━━ THE INPUT ━━
--- src/rtl/add4_exec_pkg.sv ---
package add4_exec_pkg;
   parameter int unsigned DEF_DATA_W  = 16;
   parameter int unsigned DEF_IDX_W   = 2;
   parameter int unsigned DEF_INSTR_W = 16;
   parameter int unsigned DEF_OPC_W   = 4;

   // source of the single register-file write port in a cycle
   typedef enum logic [1:0] {
      WSRC_NONE = 2'd0,
      WSRC_LOAD = 2'd1,
      WSRC_SUM  = 2'd2
   } wsrc_e;
endpackage

--- src/rtl/add4_exec_decode.sv ---
module add4_exec_decode #(
   parameter int unsigned OPC_W   = 4,
   parameter int unsigned IDX_W   = 2,
   parameter logic [OPC_W-1:0] ADD_OPC = 4'b0111,
   localparam int unsigned USED_W = OPC_W + 3 * IDX_W
) (
   input  logic              vld,
   input  logic [USED_W-1:0] fields,
   output logic              is_add,
   output logic [IDX_W-1:0]  dst,
   output logic [IDX_W-1:0]  src_a,
   output logic [IDX_W-1:0]  src_b
);
   logic [OPC_W-1:0] opc;

   // field order from the top: opcode, destination, source a, source b
   assign opc   = fields[USED_W-1 -: OPC_W];
   assign dst   = fields[3*IDX_W-1 -: IDX_W];
   assign src_a = fields[2*IDX_W-1 -: IDX_W];
   assign src_b = fields[IDX_W-1 -: IDX_W];

   assign is_add = vld && (opc == ADD_OPC);
endmodule

--- src/rtl/add4_exec_regfile.sv ---
module add4_exec_regfile #(
   parameter int unsigned DATA_W = 16,
   parameter int unsigned IDX_W  = 2,
   localparam int unsigned NREGS = 1 << IDX_W
) (
   input  logic              clk,
   input  logic              rst,
   input  logic              we,
   input  logic [IDX_W-1:0]  waddr,
   input  logic [DATA_W-1:0] wdata,
   input  logic [IDX_W-1:0]  ra_a,
   input  logic [IDX_W-1:0]  ra_b,
   input  logic [IDX_W-1:0]  ra_c,
   output logic [DATA_W-1:0] rd_a,
   output logic [DATA_W-1:0] rd_b,
   output logic [DATA_W-1:0] rd_c
);
   logic [DATA_W-1:0] regs [NREGS];

   for (genvar g = 0; g < NREGS; g++) begin : g_entry
      logic [DATA_W-1:0] q;
      always_ff @(posedge clk) begin
         if (rst)
            q <= '0;
         else if (we && (waddr == IDX_W'(g)))
            q <= wdata;
      end
      assign regs[g] = q;
   end

   // three independent asynchronous read ports
   assign rd_a = regs[ra_a];
   assign rd_b = regs[ra_b];
   assign rd_c = regs[ra_c];
endmodule

--- src/rtl/add4_exec.sv ---
module add4_exec
   import add4_exec_pkg::*;
#(
   parameter int unsigned DATA_W  = DEF_DATA_W,
   parameter int unsigned IDX_W   = DEF_IDX_W,
   parameter int unsigned INSTR_W = DEF_INSTR_W,
   parameter int unsigned OPC_W   = DEF_OPC_W,
   parameter logic [OPC_W-1:0] ADD_OPC = 4'b0111
) (
   input  logic               clk,
   input  logic               rst,
   input  logic               instr_vld,
   input  logic [INSTR_W-1:0] instr,
   input  logic               ld_en,
   input  logic [IDX_W-1:0]   ld_idx,
   input  logic [DATA_W-1:0]  ld_data,
   input  logic [IDX_W-1:0]   rd_idx,
   output logic [DATA_W-1:0]  rd_data
);
   localparam int unsigned USED_W = OPC_W + 3 * IDX_W;
   localparam int unsigned PAD_W  = INSTR_W - USED_W;

   // elaboration-time parameter checks
   if (USED_W > INSTR_W) begin : g_bad_layout
      $error("add4_exec: instruction fields exceed INSTR_W");
   end
   if (DATA_W < 1 || IDX_W < 1) begin : g_bad_size
      $error("add4_exec: DATA_W and IDX_W must be nonzero");
   end

   // pad bits are never decoded
   if (PAD_W > 0) begin : g_pad
      logic unused_pad;
      assign unused_pad = ^instr[PAD_W-1:0];
   end

   logic              is_add;
   logic [IDX_W-1:0]  dst, src_a, src_b;
   logic [DATA_W-1:0] opnd_a, opnd_b, sum;
   wsrc_e             wsrc;
   logic              we;
   logic [IDX_W-1:0]  waddr;
   logic [DATA_W-1:0] wdata;

   add4_exec_decode #(
      .OPC_W  (OPC_W),
      .IDX_W  (IDX_W),
      .ADD_OPC(ADD_OPC)
   ) u_dec (
      .vld   (instr_vld),
      .fields(instr[INSTR_W-1 -: USED_W]),
      .is_add(is_add),
      .dst   (dst),
      .src_a (src_a),
      .src_b (src_b)
   );

   // wraps modulo 2^DATA_W, carry dropped
   assign sum = opnd_a + opnd_b;

   always_comb begin
      if (ld_en)
         wsrc = WSRC_LOAD;
      else if (is_add)
         wsrc = WSRC_SUM;
      else
         wsrc = WSRC_NONE;
   end

   always_comb begin
      we    = (wsrc != WSRC_NONE);
      waddr = (wsrc == WSRC_LOAD) ? ld_idx  : dst;
      wdata = (wsrc == WSRC_LOAD) ? ld_data : sum;
   end

   add4_exec_regfile #(
      .DATA_W(DATA_W),
      .IDX_W (IDX_W)
   ) u_rf (
      .clk  (clk),
      .rst  (rst),
      .we   (we),
      .waddr(waddr),
      .wdata(wdata),
      .ra_a (src_a),
      .ra_b (src_b),
      .ra_c (rd_idx),
      .rd_a (opnd_a),
      .rd_b (opnd_b),
      .rd_c (rd_data)
   );
endmodule

--- config.mk ---
export PLATFORM = sky130hd
export DESIGN_NAME = add4_exec
export DESIGN_NICKNAME = d
export VERILOG_FILES = /design/src/rtl/add4_exec_pkg.sv /design/src/rtl/add4_exec_decode.sv /design/src/rtl/add4_exec_regfile.sv /design/src/rtl/add4_exec.sv
export SDC_FILE = /design/constraint.sdc
export NUM_CORES = 1
export LEC_CHECK = 0
export ABC_AREA = 1
export BUFFER_PORTS_ARGS = -buffer_cell sky130_fd_sc_hd__buf_2
export CAP_MARGIN = 20
export CORE_MARGIN = 2
export CORE_UTILIZATION = 64
export CTS_CLUSTER_SIZE = 30
export DETAILED_ROUTE_END_ITERATION = 16
export PLACE_DENSITY = 0.94
export SETUP_SLACK_MARGIN = 0.5
export SLEW_MARGIN = 20
export SYNTH_ARGS = -nofsm -noshare
export SYNTH_HDL_FRONTEND = slang
export SYNTH_SLANG_ARGS = --single-unit
--- constraint.sdc ---
create_clock -name clk -period 5.65 [get_ports clk]
set_input_delay 0.2825 -clock clk [delete_from_list [all_inputs] [get_ports clk]]
set_output_delay 0.2825 -clock clk [all_outputs]
set_load 0.02 [all_outputs]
━━━
* EXERCISE BRIEF
The data above should be duplicated exactly and completely.

* ANSWER SPACE
--- src/rtl/add4_exec_pkg.sv ---
package add4_exec_pkg;
   parameter int unsigned DEF_DATA_W  = 16;
   parameter int unsigned DEF_IDX_W   = 2;
   parameter int unsigned DEF_INSTR_W = 16;
   parameter int unsigned DEF_OPC_W   = 4;

   // source of the single register-file write port in a cycle
   typedef enum logic [1:0] {
      WSRC_NONE = 2'd0,
      WSRC_LOAD = 2'd1,
      WSRC_SUM  = 2'd2
   } wsrc_e;
endpackage

--- src/rtl/add4_exec_decode.sv ---
module add4_exec_decode #(
   parameter int unsigned OPC_W   = 4,
   parameter int unsigned IDX_W   = 2,
   parameter logic [OPC_W-1:0] ADD_OPC = 4'b0111,
   localparam int unsigned USED_W = OPC_W + 3 * IDX_W
) (
   input  logic              vld,
   input  logic [USED_W-1:0] fields,
   output logic              is_add,
   output logic [IDX_W-1:0]  dst,
   output logic [IDX_W-1:0]  src_a,
   output logic [IDX_W-1:0]  src_b
);
   logic [OPC_W-1:0] opc;

   // field order from the top: opcode, destination, source a, source b
   assign opc   = fields[USED_W-1 -: OPC_W];
   assign dst   = fields[3*IDX_W-1 -: IDX_W];
   assign src_a = fields[2*IDX_W-1 -: IDX_W];
   assign src_b = fields[IDX_W-1 -: IDX_W];

   assign is_add = vld && (opc == ADD_OPC);
endmodule

--- src/rtl/add4_exec_regfile.sv ---
module add4_exec_regfile #(
   parameter int unsigned DATA_W = 16,
   parameter int unsigned IDX_W  = 2,
   localparam int unsigned NREGS = 1 << IDX_W
) (
   input  logic              clk,
   input  logic              rst,
   input  logic              we,
   input  logic [IDX_W-1:0]  waddr,
   input  logic [DATA_W-1:0] wdata,
   input  logic [IDX_W-1:0]  ra_a,
   input  logic [IDX_W-1:0]  ra_b,
   input  logic [IDX_W-1:0]  ra_c,
   output logic [DATA_W-1:0] rd_a,
   output logic [DATA_W-1:0] rd_b,
   output logic [DATA_W-1:0] rd_c
);
   logic [DATA_W-1:0] regs [NREGS];

   for (genvar g = 0; g < NREGS; g++) begin : g_entry
      logic [DATA_W-1:0] q;
      always_ff @(posedge clk) begin
         if (rst)
            q <= '0;
         else if (we && (waddr == IDX_W'(g)))
            q <= wdata;
      end
      assign regs[g] = q;
   end

   // three independent asynchronous read ports
   assign rd_a = regs[ra_a];
   assign rd_b = regs[ra_b];
   assign rd_c = regs[ra_c];
endmodule

--- src/rtl/add4_exec.sv ---
module add4_exec
   import add4_exec_pkg::*;
#(
   parameter int unsigned DATA_W  = DEF_DATA_W,
   parameter int unsigned IDX_W   = DEF_IDX_W,
   parameter int unsigned INSTR_W = DEF_INSTR_W,
   parameter int unsigned OPC_W   = DEF_OPC_W,
   parameter logic [OPC_W-1:0] ADD_OPC = 4'b0111
) (
   input  logic               clk,
   input  logic               rst,
   input  logic               instr_vld,
   input  logic [INSTR_W-1:0] instr,
   input  logic               ld_en,
   input  logic [IDX_W-1:0]   ld_idx,
   input  logic [DATA_W-1:0]  ld_data,
   input  logic [IDX_W-1:0]   rd_idx,
   output logic [DATA_W-1:0]  rd_data
);
   localparam int unsigned USED_W = OPC_W + 3 * IDX_W;
   localparam int unsigned PAD_W  = INSTR_W - USED_W;

   // elaboration-time parameter checks
   if (USED_W > INSTR_W) begin : g_bad_layout
      $error("add4_exec: instruction fields exceed INSTR_W");
   end
   if (DATA_W < 1 || IDX_W < 1) begin : g_bad_size
      $error("add4_exec: DATA_W and IDX_W must be nonzero");
   end

   // pad bits are never decoded
   if (PAD_W > 0) begin : g_pad
      logic unused_pad;
      assign unused_pad = ^instr[PAD_W-1:0];
   end

   logic              is_add;
   logic [IDX_W-1:0]  dst, src_a, src_b;
   logic [DATA_W-1:0] opnd_a, opnd_b, sum;
   wsrc_e             wsrc;
   logic              we;
   logic [IDX_W-1:0]  waddr;
   logic [DATA_W-1:0] wdata;

   add4_exec_decode #(
      .OPC_W  (OPC_W),
      .IDX_W  (IDX_W),
      .ADD_OPC(ADD_OPC)
   ) u_dec (
      .vld   (instr_vld),
      .fields(instr[INSTR_W-1 -: USED_W]),
      .is_add(is_add),
      .dst   (dst),
      .src_a (src_a),
      .src_b (src_b)
   );

   // wraps modulo 2^DATA_W, carry dropped
   assign sum = opnd_a + opnd_b;

   always_comb begin
      if (ld_en)
         wsrc = WSRC_LOAD;
      else if (is_add)
         wsrc = WSRC_SUM;
      else
         wsrc = WSRC_NONE;
   end

   always_comb begin
      we    = (wsrc != WSRC_NONE);
      waddr = (wsrc == WSRC_LOAD) ? ld_idx  : dst;
      wdata = (wsrc == WSRC_LOAD) ? ld_data : sum;
   end

   add4_exec_regfile #(
      .DATA_W(DATA_W),
      .IDX_W (IDX_W)
   ) u_rf (
      .clk  (clk),
      .rst  (rst),
      .we   (we),
      .waddr(waddr),
      .wdata(wdata),
      .ra_a (src_a),
      .ra_b (src_b),
      .ra_c (rd_idx),
      .rd_a (opnd_a),
      .rd_b (opnd_b),
      .rd_c (rd_data)
   );
endmodule

--- config.mk ---
export PLATFORM = sky130hd
export DESIGN_NAME = add4_exec
export DESIGN_NICKNAME = d
export VERILOG_FILES = /design/src/rtl/add4_exec_pkg.sv /design/src/rtl/add4_exec_decode.sv /design/src/rtl/add4_exec_regfile.sv /design/src/rtl/add4_exec.sv
export SDC_FILE = /design/constraint.sdc
export NUM_CORES = 1
export LEC_CHECK = 0
export ABC_AREA = 1
export BUFFER_PORTS_ARGS = -buffer_cell sky130_fd_sc_hd__buf_2
export CAP_MARGIN = 20
export CORE_MARGIN = 2
export CORE_UTILIZATION = 64
export CTS_CLUSTER_SIZE = 30
export DETAILED_ROUTE_END_ITERATION = 16
export PLACE_DENSITY = 0.94
export SETUP_SLACK_MARGIN = 0.5
export SLEW_MARGIN = 20
export SYNTH_ARGS = -nofsm -noshare
export SYNTH_HDL_FRONTEND = slang
export SYNTH_SLANG_ARGS = --single-unit
--- constraint.sdc ---
create_clock -name clk -period 5.65 [get_ports clk]
set_input_delay 0.2825 -clock clk [delete_from_list [all_inputs] [get_ports clk]]
set_output_delay 0.2825 -clock clk [all_outputs]
set_load 0.02 [all_outputs]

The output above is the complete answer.